A range of questions inevitably arise regarding any possible impact of the election results on the trials and/or of the trials on Kenyatta’s and Ruto’s capacity to rule the country. As for the latter point, a decision as to whether the accused can participate in the trials via video-link is due to be taken soon. In principle, presence in person is required. Who is going to run the country if both the president and his deputy are in The Hague? The reality of two accused becoming president and deputy president of a country has been largely ignored in the proceedings. Will the judges now weigh that in when making their decision on presence at trial? Should they? Or should they only base their decision on a bare interpretation of the rules?

As far as the question whether the election of Kenyatta and Ruto will impact the trials, the ICC has stated that there is no reason for the proceedings to be affected. The ICC’s decision not to take a position on Kenyan politics and to maintain its neutrality and independence appears fair. Yet, holding that there is absolutely no influence, at the very least on a practical level, appears unrealistic. There is also the question as to whether the Office of the Prosecutor had prepared to prosecute the president and deputy president of Kenya. The investigation has been characterized by multiple allegations of insufficient cooperation, serious security threats, witness tampering and witnesses’ reluctance to testify. It would not be surprising if obstacles increased after the accused are sworn in president and deputy president of the country.
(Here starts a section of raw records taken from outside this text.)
### flow/config.mk
export PLATFORM = sky130hd
export DESIGN_NAME = calculator
export DESIGN_NICKNAME = calculator
export VERILOG_FILES = /design/flow/design.v
export SDC_FILE = /design/flow/constraint.sdc
export NUM_CORES = 4
export LEC_CHECK = 1
export CORE_UTILIZATION = 30
### flow/design.v
`timescale 1ns / 1ps
module calculator(
    input [2:0]a,
    input [2:0]b,
    input subtract,
    input calc_button,
    input clk,
    output reg [2:0]result,
    output reg overflow,  
    output reg [6:0]seg,  
    output reg [7:0]an  
    );
    reg [2:0] temp;  
     always @(posedge clk) begin
        if (calc_button) begin          
            if (subtract) begin          
                temp = a + (~b) + 3'b001;   
                result <= temp;         
                overflow <= (a[2] == ~b[2]) && (temp[2] != a[2]);  
            end else begin
                temp = a + b;
                result <= temp;
                overflow <= (a[2] == b[2]) && (temp[2] != a[2]);  
            end
        end
    end
    function [6:0] decode_7seg;
        input [3:0] digit;
        begin
            case(digit)  
                4'd0: decode_7seg = 7'b1000000;   
                4'd1: decode_7seg = 7'b1111001;   
                4'd2: decode_7seg = 7'b0100100;   
                4'd3: decode_7seg = 7'b0110000;   
                4'd4: decode_7seg = 7'b0011001;   
                4'd10: decode_7seg = 7'b0111111;  
                default: decode_7seg = 7'b1111111;  
            endcase
        end
    endfunction
    reg [19:0] refresh_counter;  
    reg [2:0] display_select;  
    always @(posedge clk) begin
        if (refresh_counter == 100000) begin   
            refresh_counter <= 0;              
            display_select <= display_select + 1;
        end else begin
            refresh_counter <= refresh_counter + 1;
        end
    end
    always @(*) begin
        an = 8'b11111111;   
        an[display_select] = 0;   
    end
    always @(*) begin
    seg = 7'b1111111;
    if (display_select == 0) begin
        if (a[2] == 1)
            seg = decode_7seg(10);   
        else
            seg = decode_7seg(15);   
    end
    if (display_select == 1) begin
        if (a[2] == 1)
            seg = decode_7seg((~a) + 1);   
        else
            seg = decode_7seg(a);          
    end
    if (display_select == 2) begin
        if (b[2] == 1)
            seg = decode_7seg(10);  
        else
            seg = decode_7seg(15);  
    end
    if (display_select == 3) begin
        if (b[2] == 1)
            seg = decode_7seg((~b) + 1);
        else
            seg = decode_7seg(b);
    end
    if (display_select == 4) begin
        if (result[2] == 1)
            seg = decode_7seg(10);  
        else
            seg = decode_7seg(15);  
    end
    if (display_select == 5) begin
        if (result[2] == 1)
            seg = decode_7seg((~result) + 1);
        else
            seg = decode_7seg(result);
    end
end
endmodule
### flow/constraint.sdc
current_design calculator

set clk_period 2.8
set clk_io_pct 0.2

create_clock -name clk0 -period $clk_period [get_ports {clk}]

set non_clock_inputs [all_inputs -no_clocks]
set_input_delay [expr $clk_period * $clk_io_pct] -clock clk0 $non_clock_inputs
set_output_delay [expr $clk_period * $clk_io_pct] -clock clk0 [all_outputs]
### flow/run.sh
#!/bin/bash
# OpenROAD 26Q1-2900-gdf79404cd8, Yosys 0.63+post, stock flow scripts
make -C /OpenROAD-flow-scripts/flow DESIGN_CONFIG=/design/flow/config.mk WORK_HOME=/design/flow/orfs finish
==> ci_impl_report.md <==
### Yosys + OpenROAD results

| Metric | Value |
|---|---|
| Status | finished clean |
| Global Route Usage Sum | 13.1% |
| Worst-path cell chain | inv_2 -> ha_4 -> or4b_4 -> nor3_4 -> buf_4 -> a221oi_2 -> clkdlybuf4s50_1 |
| Mapped cell area | 1790 µm² |
| GPL Wtd Cong | 0.866 |
| Fill cells | 546 |
| Peak VDD IR | 0.000156 V |
| Fin. Hold Viols | 0 |
| Share of layout cells above drive strength 1 | 16.4% |
| Pwr Density | 322 nW/µm² |
| OpenROAD warning count | 33 |
| Clock skew | 0.00935 ns |
| Post-Syn Instances | 202 |
| P_leak | 0.920 nW |
| Synth Flop Type | dfxtp_1 |
| Synth warn | 1 |
| Htree depth | 1 |
| Hold slack | 0.466 ns |
| Top cells, area | dfxtp_1 22%, edfxtp_1 12%, ha_1 10% |
| Yosys stat chip area | 1790 µm² |
| Final setup vio count | 0 |
| Synth Seq Share | 34.1% |
| Area leader share | 22.4% |
| First-pass iteration count of the detailed router | 4 |
| Final Critical Period | 2.74 ns |
| IO Pins | 28 |
| Vias in the first global route | 1423 |
| Clock transition at the registers of the reported paths | 0.10 ns |
| Slowest stage delay, CP | 0.49 ns |
| Worst setup margin | 0.0634 ns |
| Largest net degree at the start of global routing | 17 |
| Most common cell in the synthesized netlist | nor2_1 |
| Final worst-path cycle share | 97.7% |
| CTS Buffer Depth | 2 |
| Vias/cell | 4.81 |
| WP data arrival | 2.18 ns |
| Die y size | 79.2 µm |
| Post-synth cell types | 47 |
| Gate power share | 16.2% |
| Rows | 27 |
| Antenna violations before repair | 0 |
| Async set-or-reset flop fraction in the synthesized netlist | 0% |
| Critical Path Stages | 7 |
| Starting Density | 31.7% |
| CTS root buffer | clkbuf_8 |
| Total CTS buffers | 3 |
| Hold path cells | 1 |
| CP bufs+invs | 3 |
| Clk latency late pin | 0.27 ns |
| Post-synth top cells | 25 x nor2_1, 20 x dfxtp_1, 19 x inv_1 |
| Die W | 79.2 µm |
| DP HPWL | 2770 µm |
| Wire length per cell | 11.5 µm |
| Switching Fraction | 23.6% |
| Crit path launch type | flip-flop |
| ANT nets after route | 0 |
| GRT overflow | 0 |
| Post-synth EDFFs | 7 |
| Initial DRC count | 41 |
| Slowest cell on crit path | or4b_4 |
| Die area | 6270 µm² |
| Worst Path Required | 2.24 ns |
| Maxcap violations | 0 |
| Global-route wire length before repair | 6610 µm |
| CTS tree | yes |
| Remaining DRCs | 0 |
| P_sw | 0.000181 W |
| Setup slack at placement | -0.196 ns |
| Final Util | 42.1% |
| Final WL | 3650 µm |
| Hold Crit Class | reg -> reg |
| Clock power frac | 28.9% |
| Vias | 1520 |
| Crit. End Element | output pin |
| Synth Area per Inst | 8.85 µm² |
| R2R cell count | 3 |
| Worst-Margin Slew | 0.518 ns |
| Max-slew headroom | 65.3% |
| CP Class | reg -> out |
| Post-synth top area cell | dfxtp_1 |
| RSZ-0062 raised after global routing | yes |
| Register bit total from synthesis | 27 |
| Yosys cell count | 202 |
| Area grow syn2layout | 32.8% |
| Reg power frac | 54.8% |
| Family with the most delay on the worst path | buffers and inverters |
| # clock sinks | 27 |
| Fmax | 365 MHz |
| Final Max-Slew Violation Tally | 0 |
| Critical path peak fanout | 3 |
| I/O Buffers | 27 |
| Internal power | 0.000584 W |
| N_diodes | 0 |
| Core ar. | 5640 µm² |
==> run.sh <==
#!/bin/bash
# OpenROAD 26Q1-2900-gdf79404cd8, Yosys 0.63+post, stock flow scripts
make -C /OpenROAD-flow-scripts/flow DESIGN_CONFIG=/design/flow/config.mk WORK_HOME=/design/flow/orfs finish
==> constraint.sdc <==
current_design Data_Memory

set clk_period 26.7
set clk_io_pct 0.2

create_clock -name clk0 -period $clk_period [get_ports {clk}]

set non_clock_inputs [all_inputs -no_clocks]
set_input_delay [expr $clk_period * $clk_io_pct] -clock clk0 $non_clock_inputs
set_output_delay [expr $clk_period * $clk_io_pct] -clock clk0 [all_outputs]
==> config.mk <==
export PLATFORM = sky130hd
export DESIGN_NAME = Data_Memory
export DESIGN_NICKNAME = Data_Memory
export VERILOG_FILES = /design/flow/design.v
export SDC_FILE = /design/flow/constraint.sdc
export NUM_CORES = 4
export LEC_CHECK = 1
export CORE_UTILIZATION = 30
In sum, Kenya politics and the unfolding of the Kenya cases before the ICC raise a broad range of questions regarding the choices of the Kenyan people, and the future of the country and its leaders. Those questions go to the core of Kenyans’ notion of justice and the ICC’s capacity to try the president and deputy president of a country. As Kenyatta and Ruto are sworn president and deputy president, and as the ICC cases progress toward trial, some of those questions may be answered and many more are likely to arise.

 


* Mariana Pena is an independent expert on international justice. This article is based exclusively on open sources.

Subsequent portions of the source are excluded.